It's the same issue: the audio input is for apps that want to sample audio, whereas the CD Player App only wants to be able to control the selection of tracks and getting the CD player to play/fast forward/ pause/rewind them (and eject the CD). A Mac with an internal CD player has physical wiring from the CD ROM audio out to mix with the Mac's audio out with an adjustable mix level. It doesn't go through the audio in. It does it this way for early CD ROM players to eliminate CPU usage.

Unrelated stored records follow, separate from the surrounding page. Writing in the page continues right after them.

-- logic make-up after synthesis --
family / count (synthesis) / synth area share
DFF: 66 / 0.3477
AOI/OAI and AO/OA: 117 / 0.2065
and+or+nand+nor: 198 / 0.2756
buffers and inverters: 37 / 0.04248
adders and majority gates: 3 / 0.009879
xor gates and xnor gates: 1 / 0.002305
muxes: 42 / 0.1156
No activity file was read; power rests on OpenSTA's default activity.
$ cat src/core/aux_pin_pkg.sv
// Package for the auxiliary pin control block.
// Assumes a single 250 MHz clock and a simple strobe register port.
package aux_pin_pkg;

	// ==========================================================
	// Sizes
	localparam int NUM_REG  = 11;
	localparam int ADDR_W   = 4;
	localparam int DATA_W   = 32;
	localparam int VCODE_W  = 4;

	// ==========================================================
	// Register offsets (word index on the strobe port)
	localparam logic [ADDR_W-1:0] OFF_GPO_CTRL   = 4'h0;
	localparam logic [ADDR_W-1:0] OFF_GOOD_MEMB  = 4'h1;
	localparam logic [ADDR_W-1:0] OFF_SEC_CTRL   = 4'h2;
	localparam logic [ADDR_W-1:0] OFF_PIN_STATUS = 4'h3;
	localparam logic [ADDR_W-1:0] OFF_SAFE_SEL   = 4'h4;
	localparam logic [ADDR_W-1:0] OFF_SAFE_FLAGS = 4'h5;
	localparam logic [ADDR_W-1:0] OFF_RANDOM     = 4'h6;
	localparam logic [ADDR_W-1:0] OFF_CHECK      = 4'h7;
	localparam logic [ADDR_W-1:0] OFF_REG_LIVE   = 4'h8;
	localparam logic [ADDR_W-1:0] OFF_REG_LATCH  = 4'h9;

	// ==========================================================
	// Field positions
	localparam int B_RUN_LVL   = 0;
	localparam int B_STBY_LVL  = 1;
	localparam int B_VSEL_EN   = 0;
	localparam int B_HW_EN     = 1;
	localparam int B_RUN_EN    = 2;
	localparam int B_STBY_EN   = 3;
	localparam int F_RUN_V_LO  = 4;
	localparam int F_STBY_V_LO = 8;
	localparam int B_SECURE    = 12;
	localparam int B_VSEL_S    = 0;
	localparam int B_EN_S      = 1;
	localparam int B_SAFE_S    = 2;
	localparam int B_GOOD_S    = 3;
	localparam int LIVE_UV_LO  = 16;

	// ==========================================================
	// Voltage codes and reset values
	localparam logic [VCODE_W-1:0] VCODE_3V3 = 4'hF;
	localparam logic [VCODE_W-1:0] VCODE_1V8 = 4'h8;
	localparam logic [DATA_W-1:0]  RST_ZERO  = 32'h0000_0000;
	localparam logic [7:0] RANDOM_SEED = 8'hA5;

	// Safety flags, bit order in the flag register
	typedef struct packed {
		logic hard_fault;
		logic watchdog_counter;
		logic external_watchdog;
		logic soft_fault;
	} safe_flags_t;

	// Fault events from the rest of the chip
	typedef struct packed {
		logic current_limit_fault;
		logic external_watchdog_reset;
		logic watchdog_counter_reset;
		logic fault_timer_expired;
		logic regulator_fault_max;
		logic watchdog_event_max;
		logic power_up_failure;
		logic thermal_shutdown;
	} fault_events_t;

	typedef enum logic [1:0] {
		SEC_IDLE,
		SEC_CLEARED,
		SEC_RANDOM_READ
	} secure_state_t;

endpackage : aux_pin_pkg
### config.mk
export PLATFORM = sky130hd
export DESIGN_NAME = uspc_ctl
export DESIGN_NICKNAME = d
export VERILOG_FILES = /design/src/logic/uspc_pkg.sv /design/src/logic/uspc_fill_check.sv /design/src/logic/uspc_ctl.sv
export SDC_FILE = /design/constraint.sdc
export NUM_CORES = 1
export LEC_CHECK = 0
export ABC_AREA = 1
export BUFFER_PORTS_ARGS = -buffer_cell sky130_fd_sc_hd__buf_2
export CAP_MARGIN = 0
export CORE_ASPECT_RATIO = 0.8
export CORE_UTILIZATION = 44
export CTS_CLUSTER_SIZE = 12
export DETAILED_ROUTE_END_ITERATION = 8
export HOLD_SLACK_MARGIN = 0.08
export MAX_ROUTING_LAYER = met4
export PLACE_DENSITY_LB_ADDON = 0.2
export SKIP_LAST_GASP = 1
export SYNTH_ARGS = -nofsm -noshare
export SYNTH_HDL_FRONTEND = slang
export SYNTH_SLANG_ARGS = --single-unit
export TNS_END_PERCENT = 30
### constraint.sdc
create_clock -name SYS_CLK_IN -period 2.3 [get_ports SYS_CLK_IN]
set_input_delay 0.345 -clock SYS_CLK_IN [delete_from_list [all_inputs] [get_ports SYS_CLK_IN]]
set_output_delay 0.345 -clock SYS_CLK_IN [all_outputs]
set_load 0.005 [all_outputs]
### src/logic/uspc_pkg.sv
// Shared constants and types for the suspend and streaming control block.
package uspc_pkg;
   // Widths of the transceiver power-down word and of the FIFO counts.
   localparam int USPC_PWD_W = 20;
   localparam int USPC_LVL_W = 10;
   localparam int USPC_THR_W = 6;
   // Values after reset, and the all-ones power-down word.
   localparam logic USPC_CLK_DIS_RST = 1'b0;
   localparam logic USPC_GATE_RST = 1'b0;
   localparam logic [USPC_PWD_W-1:0] USPC_PWD_RST = 20'h00000;
   localparam logic [USPC_PWD_W-1:0] USPC_PWD_ALL = 20'hFFFFF;
   localparam logic [USPC_LVL_W-1:0] USPC_LVL_ZERO = 10'h000;
   // One fill-threshold step stands for 2 to the power of this many FIFO entries.
   localparam int USPC_THR_SHIFT = 2;
   // Transmit sequencer states, in Gray code order; IDLE to FILL to SEND steps one bit at a time.
   typedef enum logic [1:0] {
      USPC_TX_IDLE = 2'b00,
      USPC_TX_FILL = 2'b01,
      USPC_TX_SEND = 2'b11,
      USPC_TX_RETRY = 2'b10
   } uspc_tx_state_t;
endpackage

### src/logic/uspc_fill_check.sv
// Registered comparison of a FIFO count against a needed amount.
`timescale 1ns/1ns
module uspc_fill_check
   import uspc_pkg::*;
#(
   parameter int LW = USPC_LVL_W
)
(
   input wire logic clk_in,
   input wire logic resetn_in,
   input wire logic [LW-1:0] level_in,
   input wire logic [LW-1:0] need_in,
   output logic enough_out
);
   logic enough_d;
   logic enough_q;

   // A zero need never counts as enough, so an empty packet waits.
   always_comb
   begin
      enough_d = (need_in != '0) && (level_in >= need_in);
   end

   // Registered so that the caller sees a clean, one-cycle-late level.
   always_ff @(posedge clk_in)
   begin
      if (!resetn_in)
         enough_q <= 1'b0;
      else
         enough_q <= enough_d;
   end

   assign enough_out = enough_q;
endmodule // uspc_fill_check

### src/logic/uspc_ctl.sv
// Suspend, resume and FIFO streaming control for a dual-role USB port.
`timescale 1ns/1ns
module uspc_ctl
   import uspc_pkg::*;
#(
   parameter int PWD_W = USPC_PWD_W,
   parameter int LW = USPC_LVL_W,
   parameter int TW = USPC_THR_W
)
(
   input wire logic SYS_CLK_IN,
   input wire logic RESETN_IN,
   input wire logic ROLE_HOST_IN,
   input wire logic STREAM_DISABLE_IN,
   input wire logic [TW-1:0] TX_FIFO_FILL_THRESHOLD_IN,
   input wire logic CLK_DIS_SET_IN,
   input wire logic CLK_DIS_CLR_IN,
   input wire logic PWD_WR_IN,
   input wire logic [PWD_W-1:0] PWD_DATA_IN,
   input wire logic CLK_GATE_WR_IN,
   input wire logic CLK_GATE_DATA_IN,
   input wire logic DEVICE_IDLE_IN,
   input wire logic HOST_SUSPEND_IN,
   input wire logic HOST_RESUME_IN,
   input wire logic PORT_SUSPEND_IN,
   input wire logic DEV_ATTACHED_IN,
   input wire logic REMOTE_WAKE_IN,
   input wire logic TX_REQ_IN,
   input wire logic [LW-1:0] TX_PKT_LEN_IN,
   input wire logic [LW-1:0] TX_FIFO_LEVEL_IN,
   input wire logic TX_BYTE_SENT_IN,
   input wire logic [LW-1:0] RX_FIFO_FREE_IN,
   input wire logic [LW-1:0] RX_MAX_PKT_IN,
   input wire logic RX_WRITE_IN,
   input wire logic RX_TOKEN_IN,
   output logic CLK_DIS_OUT,
   output logic [PWD_W-1:0] PWD_OUT,
   output logic CLK_GATE_OUT,
   output logic PORT_CHANGE_IRQ_OUT,
   output logic REMOTE_WAKE_IRQ_OUT,
   output logic TX_START_OUT,
   output logic TX_RETRY_OUT,
   output logic TX_DONE_OUT,
   output logic TX_BUSY_OUT,
   output logic RX_OVERRUN_OUT,
   output logic TOKEN_ACK_OUT,
   output logic TOKEN_NAK_OUT
);
   // Low-power control state.
   logic clk_dis_d, clk_dis_q;
   logic [PWD_W-1:0] pwd_d, pwd_q;
   logic gate_d, gate_q;
   logic pci_d, pci_q;
   logic rwk_d, rwk_q;
   logic suspend_ok;

   // Transmit sequencer state.
   uspc_tx_state_t tx_st_d, tx_st_q;
   logic [LW-1:0] tx_left_d, tx_left_q;
   logic [LW-1:0] tx_need;
   logic [LW-1:0] thr_entries;
   logic tx_enough;
   logic tx_start_d, tx_start_q;
   logic tx_retry_d, tx_retry_q;
   logic tx_done_d, tx_done_q, tx_busy_d, tx_busy_q;
   logic underrun;

   // Receive side state.
   logic ovr_d, ovr_q;
   logic rx_room;
   logic ack_d, ack_q;
   logic nak_d, nak_q;

   // The role decides which bus condition makes suspend legal.
   always_comb
   begin
      if (ROLE_HOST_IN)
         suspend_ok = PORT_SUSPEND_IN || !DEV_ATTACHED_IN;
      else
         suspend_ok = DEVICE_IDLE_IN || HOST_SUSPEND_IN;
   end

   // Next values of the low-power bits and the two wake interrupts.
   // The power-down word and clock gate change only by software writes,
   // so a wake leaves the transceiver powered and clocked as software last set it.
   always_comb
   begin
      clk_dis_d = clk_dis_q;
      pwd_d = pwd_q;
      gate_d = gate_q;
      pci_d = 1'b0;
      rwk_d = 1'b0;
      // Setting is software-only and refused while suspend is illegal.
      if (CLK_DIS_SET_IN && suspend_ok)
         clk_dis_d = 1'b1;
      if (CLK_DIS_CLR_IN)
         clk_dis_d = 1'b0;
      // A host-driven resume wakes the transceiver on its own.
      if (!ROLE_HOST_IN && HOST_RESUME_IN && clk_dis_q)
         clk_dis_d = 1'b0;
      if (PWD_WR_IN)
         pwd_d = PWD_DATA_IN;
      if (CLK_GATE_WR_IN)
         gate_d = CLK_GATE_DATA_IN;
      if (REMOTE_WAKE_IN && PORT_SUSPEND_IN && !clk_dis_q)
         pci_d = 1'b1;
      if (REMOTE_WAKE_IN && clk_dis_q && (pwd_q == '0) && !gate_q)
         rwk_d = 1'b1;
   end

   // Registers of the low-power group.
   always_ff @(posedge SYS_CLK_IN)
   begin
      if (!RESETN_IN)
      begin
         clk_dis_q <= USPC_CLK_DIS_RST;
         pwd_q <= USPC_PWD_RST;
         gate_q <= USPC_GATE_RST;
         pci_q <= 1'b0;
         rwk_q <= 1'b0;
      end
      else
      begin
         clk_dis_q <= clk_dis_d;
         pwd_q <= pwd_d;
         gate_q <= gate_d;
         pci_q <= pci_d;
         rwk_q <= rwk_d;
      end
   end

   // Threshold in entries; a large value buys bus latency for a late start.
   assign thr_entries = LW'({TX_FIFO_FILL_THRESHOLD_IN, 2'b00});

   // Amount to hold before sending: whole packet when streaming is off.
   always_comb
   begin
      if (STREAM_DISABLE_IN || (thr_entries >= tx_left_q))
         tx_need = tx_left_q;
      else
         tx_need = thr_entries;
   end

   uspc_fill_check #(.LW(LW)) u_tx_fill (
      .clk_in(SYS_CLK_IN),
      .resetn_in(RESETN_IN),
      .level_in(TX_FIFO_LEVEL_IN),
      .need_in(tx_need),
      .enough_out(tx_enough)
   );

   // Starved FIFO with bytes still owed; whole-packet mode never gets here.
   assign underrun = (TX_FIFO_LEVEL_IN == USPC_LVL_ZERO) &&
                     !TX_BYTE_SENT_IN && (tx_left_q != USPC_LVL_ZERO);

   // Transmit sequencer for host OUT data packets.
   always_comb
   begin
      tx_st_d = tx_st_q;
      tx_left_d = tx_left_q;
      tx_start_d = 1'b0;
      tx_retry_d = 1'b0;
      tx_done_d = 1'b0;
      unique case (tx_st_q)
         USPC_TX_IDLE:
         begin
            if (TX_REQ_IN && ROLE_HOST_IN)
            begin
               tx_left_d = TX_PKT_LEN_IN;
               tx_st_d = USPC_TX_FILL;
            end
         end
         USPC_TX_FILL:
         begin
            if (tx_enough)
            begin
               tx_start_d = 1'b1;
               tx_st_d = USPC_TX_SEND;
            end
         end
         USPC_TX_SEND:
         begin
            if (TX_BYTE_SENT_IN)
               tx_left_d = tx_left_q - LW'(1);
            if (TX_BYTE_SENT_IN && (tx_left_q == LW'(1)))
            begin
               tx_done_d = 1'b1;
               tx_st_d = USPC_TX_IDLE;
            end
            else if (!STREAM_DISABLE_IN && underrun)
            begin
               tx_retry_d = 1'b1;
               tx_st_d = USPC_TX_RETRY;
            end
         end
         USPC_TX_RETRY:
         begin
            // The whole OUT transaction is reissued from its first byte.
            tx_left_d = TX_PKT_LEN_IN;
            tx_st_d = USPC_TX_FILL;
         end
      endcase
      tx_busy_d = (tx_st_d != USPC_TX_IDLE);
   end

   // Registers of the transmit group.
   always_ff @(posedge SYS_CLK_IN)
   begin
      if (!RESETN_IN)
      begin
         tx_st_q <= USPC_TX_IDLE;
         tx_left_q <= USPC_LVL_ZERO;
         tx_start_q <= 1'b0;
         tx_retry_q <= 1'b0;
         tx_done_q <= 1'b0;
         tx_busy_q <= 1'b0;
      end
      else
      begin
         tx_st_q <= tx_st_d;
         tx_left_q <= tx_left_d;
         tx_start_q <= tx_start_d;
         tx_retry_q <= tx_retry_d;
         tx_done_q <= tx_done_d;
         tx_busy_q <= tx_busy_d;
      end
   end

   uspc_fill_check #(.LW(LW)) u_rx_room (
      .clk_in(SYS_CLK_IN),
      .resetn_in(RESETN_IN),
      .level_in(RX_FIFO_FREE_IN),
      .need_in(RX_MAX_PKT_IN),
      .enough_out(rx_room)
   );

   // Device answers; with streaming off a token needs room for a packet.
   always_comb
   begin
      ovr_d = ovr_q;
      ack_d = 1'b0;
      nak_d = 1'b0;
      if (RX_WRITE_IN && (RX_FIFO_FREE_IN == USPC_LVL_ZERO))
         ovr_d = 1'b1;
      else if (RX_FIFO_FREE_IN != USPC_LVL_ZERO)
         ovr_d = 1'b0;
      if (RX_TOKEN_IN && !ROLE_HOST_IN && !ovr_q)
      begin
         if (STREAM_DISABLE_IN && !rx_room)
            nak_d = 1'b1;
         else
            ack_d = 1'b1;
      end
   end

   // Registers of the receive group.
   always_ff @(posedge SYS_CLK_IN)
   begin
      if (!RESETN_IN)
      begin
         ovr_q <= 1'b0;
         ack_q <= 1'b0;
         nak_q <= 1'b0;
      end
      else
      begin
         ovr_q <= ovr_d;
         ack_q <= ack_d;
         nak_q <= nak_d;
      end
   end

   // Every output is a flip-flop.
   assign CLK_DIS_OUT = clk_dis_q;
   assign PWD_OUT = pwd_q;
   assign CLK_GATE_OUT = gate_q;
   assign PORT_CHANGE_IRQ_OUT = pci_q;
   assign REMOTE_WAKE_IRQ_OUT = rwk_q;
   assign TX_START_OUT = tx_start_q;
   assign TX_RETRY_OUT = tx_retry_q;
   assign TX_DONE_OUT = tx_done_q;
   assign TX_BUSY_OUT = tx_busy_q;
   assign RX_OVERRUN_OUT = ovr_q;
   assign TOKEN_ACK_OUT = ack_q;
   assign TOKEN_NAK_OUT = nak_q;
endmodule // uspc_ctl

It's possible for a Mac to read an audio CD and play a track back in software, but then it's being played back through QuickTime. For example, you can insert a CD and it appears on the desktop. You open the CD icon and you see a number of files, which are the tracks on the CD. Drag a track to the hard disk and it'll copy it in probably an AIFF format (and take up 40MB). Open QuickTime and then open the copied audio track on the HD: the audio track would be being played by the Mac over QuickTime.
However, the audio routing again doesn't go through the audio in, it goes out of the data port at the back of the CD ROM (IDE or SCSI) and is streamed to the Hard Disk or perhaps QuickTime. The difference is that this takes up a lot more CPU. On faster Macs, this is the normal mechanism, for example, an iMac G3 doesn't use any audio connections from its CD, it all goes through the IDE interface and the G3 is fast enough to keep up. My LC II on the other hand would normally route audio out of my PowerCD's audio jack, because it only has a 68030. But I could copy an audio track to the HD and also play the file (it's fast enough to play AIFF).